The Huichol Center for Cultural Survival and Traditional Arts is a
non-profit organization, located in the town of Santiago
Ixcuintla, Nayarit, Mexico, and is coordinated by two offices in
the US (one in Oakland, CA, and the other in Cottonwood, AZ).
Volunteers and staff from the US and Mexico help to promote the
Huichol Center by selling Huichol artwork and networking with
individuals, organizations, and foundations, for support.
The goal of the Huichol Center is to help Huichols survive the
cultural transition that they are now undergoing as a result of
mass migrations out of their tradtional homelands into Mexico's
labor force, where they work as field hands. These migrations
threaten the continuation of Huichol traditional life, which has
remained viable since ancient times. The Huichol Center helps them
to preserve their cultural, spiritual and artistic heritage while
adapting to the demands of the modern world which they have
recently become a part of. The following Huichol Center projects
have been created to realize this goal:
Medical: The health of the Huichols who migrate out of their
homelands to work in tobacco fields has been seriously damaged by
the effects of malnutrition, parasitic diseases, infectious
diseases (i.e., measles, tuberculosis, whooping cough), and
insecticide poisoning. Medical attention at the Huichol Center is
provided by traditional shamans and Mexican doctors. Services
include Preventative Medicine, Prenatal Care, Birthing, Emergency
Care, Nutritional Counseling, and Alcohol Counseling.
Hunger: The Huichol Center feeds and shelters hundreds of migrant
families who find themselves without resources while looking for
jobs outside of their homeland. The Huichol Center Vegetable
Garden provides education in gardening techniques and exposure to
healthy foods they may grow in their homelands for better
nutrition. The Center encourages people to learn traditional art
skills so they may remain in their homelands, plant their own
gardens, and remain economically self-sufficient.
Legal: As Huichol governmental officials become more integrated
into the Mexican legal system, they require financial support to
hire laywers to protect them against such things as outside
encroachment on their land, the illegal cutting of their forests
and stealing of their timber, illegal cattle grazing on their
lands, and false imprisonment of innocent Huichols. The Huichol
Center provides financial support for legal aid.
Economic: As the Huichol people have been forced in recent years
to transform their corn trading culture into a cash economy, they
have the great necessity to create jobs for themselves inside
their homeland. The Huichol Center provides skill training in
traditional art forms, such as embrodiery, beadwork, weaving, yarn
painting, and more, so that the Huichols may become
self-sufficient artesans rather than field workers.

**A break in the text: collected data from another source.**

$ cat config.mk
export PLATFORM = sky130hd
export DESIGN_NAME = clk_period_meter
export DESIGN_NICKNAME = d
export VERILOG_FILES = /design/src/rtl/clk_period_meter.sv
export SDC_FILE = /design/constraint.sdc
export NUM_CORES = 1
export LEC_CHECK = 0
export CAP_MARGIN = 20
export CORE_UTILIZATION = 45
export DETAILED_ROUTE_END_ITERATION = 16
export MAX_ROUTING_LAYER = met4
export PLACE_DENSITY = 0.69
export RECOVER_POWER = 50
export SYNTH_ARGS = -nofsm -noshare
export SYNTH_HDL_FRONTEND = slang
export SYNTH_SLANG_ARGS = --single-unit
$ cat constraint.sdc
create_clock -name clk -period 2.15 [get_ports clk]
set_input_delay 0.43 -clock clk [delete_from_list [all_inputs] [get_ports clk]]
set_output_delay 0.43 -clock clk [all_outputs]
set_load 0.01 [all_outputs]
--- config.mk ---
export PLATFORM = sky130hd
export DESIGN_NAME = bus_cycle_ctrl
export DESIGN_NICKNAME = d
export VERILOG_FILES = /design/src/rtl/t8086_bus_pkg.sv /design/src/rtl/bus_req_arb.sv /design/src/rtl/bus_cycle_ctrl.sv
export SDC_FILE = /design/constraint.sdc
export NUM_CORES = 1
export LEC_CHECK = 0
export CORE_AREA = 3 3 128 130
export CTS_BUF_LIST = sky130_fd_sc_hd__clkbuf_16
export DETAILED_ROUTE_END_ITERATION = 16
export DIE_AREA = 0 0 131 133
export MAX_ROUTING_LAYER = met4
export PLACE_DENSITY_LB_ADDON = 0.05
export SLEW_MARGIN = 10
export SYNTH_ARGS = -nofsm -noshare
export SYNTH_HDL_FRONTEND = slang
export SYNTH_SLANG_ARGS = --single-unit
--- constraint.sdc ---
create_clock -name clk -period 2.4 [get_ports clk]
set_input_delay 0.36 -clock clk [delete_from_list [all_inputs] [get_ports clk]]
set_output_delay 0.36 -clock clk [all_outputs]
set_load 0.005 [all_outputs]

Marketing: The Huichol Center provides Huichols with the ability
to market their artwork within Mexico and in the US. The Huichol
Center Art School has taught them to not only create works of the
highest artistic and cultural integrity, but how to ask for and
receive fair makret prices for their work.
Conservation of Traditional Culture: Many of the ancient rituals
and traditions are being lost or forgotten as the elders die off
and Huichol children are educated in schools rather than in the
ceremonies. The Huichol Center Ethnographic Archive contains
valuable knowledge from shamans and other individuals who have
made a conscious effort to record and document this old knowledge
before it disappears. Photographs, music, artwork, and taped
interviews are contained in this comprehensive archive. In
addition, the Huichol Center Design Archive is composed of
hundreds of traditional patterns that have been graphed out and
documented for posterity and for distribution to Huichol artists.
Aid to Huichol Temple Groups: The caretakers of the Huichol
temples, religious objects, and guardians of the traditiona are
faced with extreme economic hardship in modern times which
threatens the continuation of these ancient customs. For example,
an important part of the Huichol ceremonial cycle is the annual
journey the guardians make to their far-off sacred lands.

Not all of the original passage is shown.